I should no doubt have apologized for not choosing my words more carefully, but I could not just then. “What is it, Marco?” I whispered. “What is wrong?”

He shook his head and pasted a false smile on his face. “Nothing at all,” he said. “This is naught but a joyous day, Simonetta. All is well.” He took a glass of wine from the tray of a passing servant and downed half of it in one gulp.

I decided not to press the issue. Whatever was troubling Marco was not something he was going to speak of just then, if ever, and it would do me no good to beg my own husband to confide in me.

Despite the celebratory feel of the whole day, I found that I could not wait for it to be over. Once dinner commenced, I was seated beside Giuliano, as though I were the guest of honor, and before the meal began he proposed a toast to me, saying that my beauty and grace had blessed his joust that day. I smiled as though I was pleased beyond anything to accept such a tribute, but my sense of discomfort and wariness only increased.

When finally—finally—dinner was at an end, everyone adjourned back to the receiving room, and I began to look about for Marco, to let him know that I was ready to leave. Somehow we had become separated in the short trip from the dining room to the receiving room, and I could not see him.

As I was peering about for him, I heard a familiar deep voice speak my name. “Simonetta.”

I turned to see Giuliano, still wearing the costume he had worn beneath his armor, similar to those his entourage had worn, but with a different brocade pattern still, to set him apart. “Giuliano,” I said, smiling. “My congratulations on your triumph this day.”

“Ahh, but it was all due to your favor, dear lady,” he said.

I laughed, warming up slightly as I always did when he and I spoke—and were not observed by a crowd of thousands, anyway. “I think your own skill in the lists was of more use to you than my favor.”

He smiled but did not respond. “I crave a word with you,” he said.

“You are having one now.”

He laughed. “As witty as you are beautiful. I meant a private word.” He lowered his voice slightly. “Alone.”

“Now?” I asked. My wariness returned.

“I insist, mia bella donna.”

“Very well,” I said. If he heard the reluctance in my voice, it did not deter him. He led me from the receiving room and down the hall, to a small, private parlor where I had visited with Clarice and Lucrezia many times in the past.

“Please, be seated,” he said, closing the door behind us.

I did as he said, albeit uneasily. “This is most irregular,” I said. “And, dare I say, improper.”

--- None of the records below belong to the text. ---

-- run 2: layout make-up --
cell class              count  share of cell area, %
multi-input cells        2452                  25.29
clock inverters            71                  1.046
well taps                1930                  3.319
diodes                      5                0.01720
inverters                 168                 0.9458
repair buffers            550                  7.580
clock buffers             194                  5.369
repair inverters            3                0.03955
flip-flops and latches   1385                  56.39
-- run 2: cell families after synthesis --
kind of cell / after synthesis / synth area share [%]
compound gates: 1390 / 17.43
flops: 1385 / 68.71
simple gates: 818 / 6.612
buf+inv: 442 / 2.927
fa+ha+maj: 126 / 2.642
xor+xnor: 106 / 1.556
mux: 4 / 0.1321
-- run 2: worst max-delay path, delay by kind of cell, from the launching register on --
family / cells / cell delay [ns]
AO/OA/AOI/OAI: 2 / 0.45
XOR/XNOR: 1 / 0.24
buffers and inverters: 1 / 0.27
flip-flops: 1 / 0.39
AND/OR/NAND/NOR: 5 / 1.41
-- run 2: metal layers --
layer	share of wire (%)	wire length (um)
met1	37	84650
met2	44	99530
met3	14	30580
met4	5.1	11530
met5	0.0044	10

He laughed, and in one bound had crossed the room to me, kneeling at my feet and taking my hand in his. “Ahh, but it need not be, Simonetta mia,” he said. “It need be neither of those things.”

I remained motionless, neither pulling my hand away from his nor clasping it in return. “Whatever do you mean?”

“It is why I wished to speak to you,” he said. “Why I have arranged this day so much in your honor. That you might know the high esteem and regard in which I hold you.”

“You are too kind, signore,” I said. “And you know that I hold you in the utmost regard as well, as a friend of mine and of my husband’s. But this, surely, you could have said to me in the presence of others.”

“Indeed I could have,” he said. “But that is not all that I wish to say.” His fingers tightened around mine.

“Then what more do you wish to say?” I said, unable to disguise the nervousness in my voice. “Speak plainly, I beg of you.”

“Your wish is my command, mia donna dell’amore,” he said.

His words caused an unpleasant twist in my stomach. My lady love.

“My feelings for you can come as no surprise,” he said. “You know that my love for you has only blossomed over these past years of our acquaintance. And so the time has come when I must ask you—nay, beg you—to allow that love to be consummated.”

A part of me had managed to remain in denial as to what he was really asking until that last word. Consummated.

This, then, was what it had all been about. He had created an entire spectacle—beginning with the banner with my image and ending here, in this room—to seduce me. And while a part of me could only be astonished at the lengths to which he had gone, the rest of me was disgusted.

He had planned all along to seduce me. And Sandro had helped him.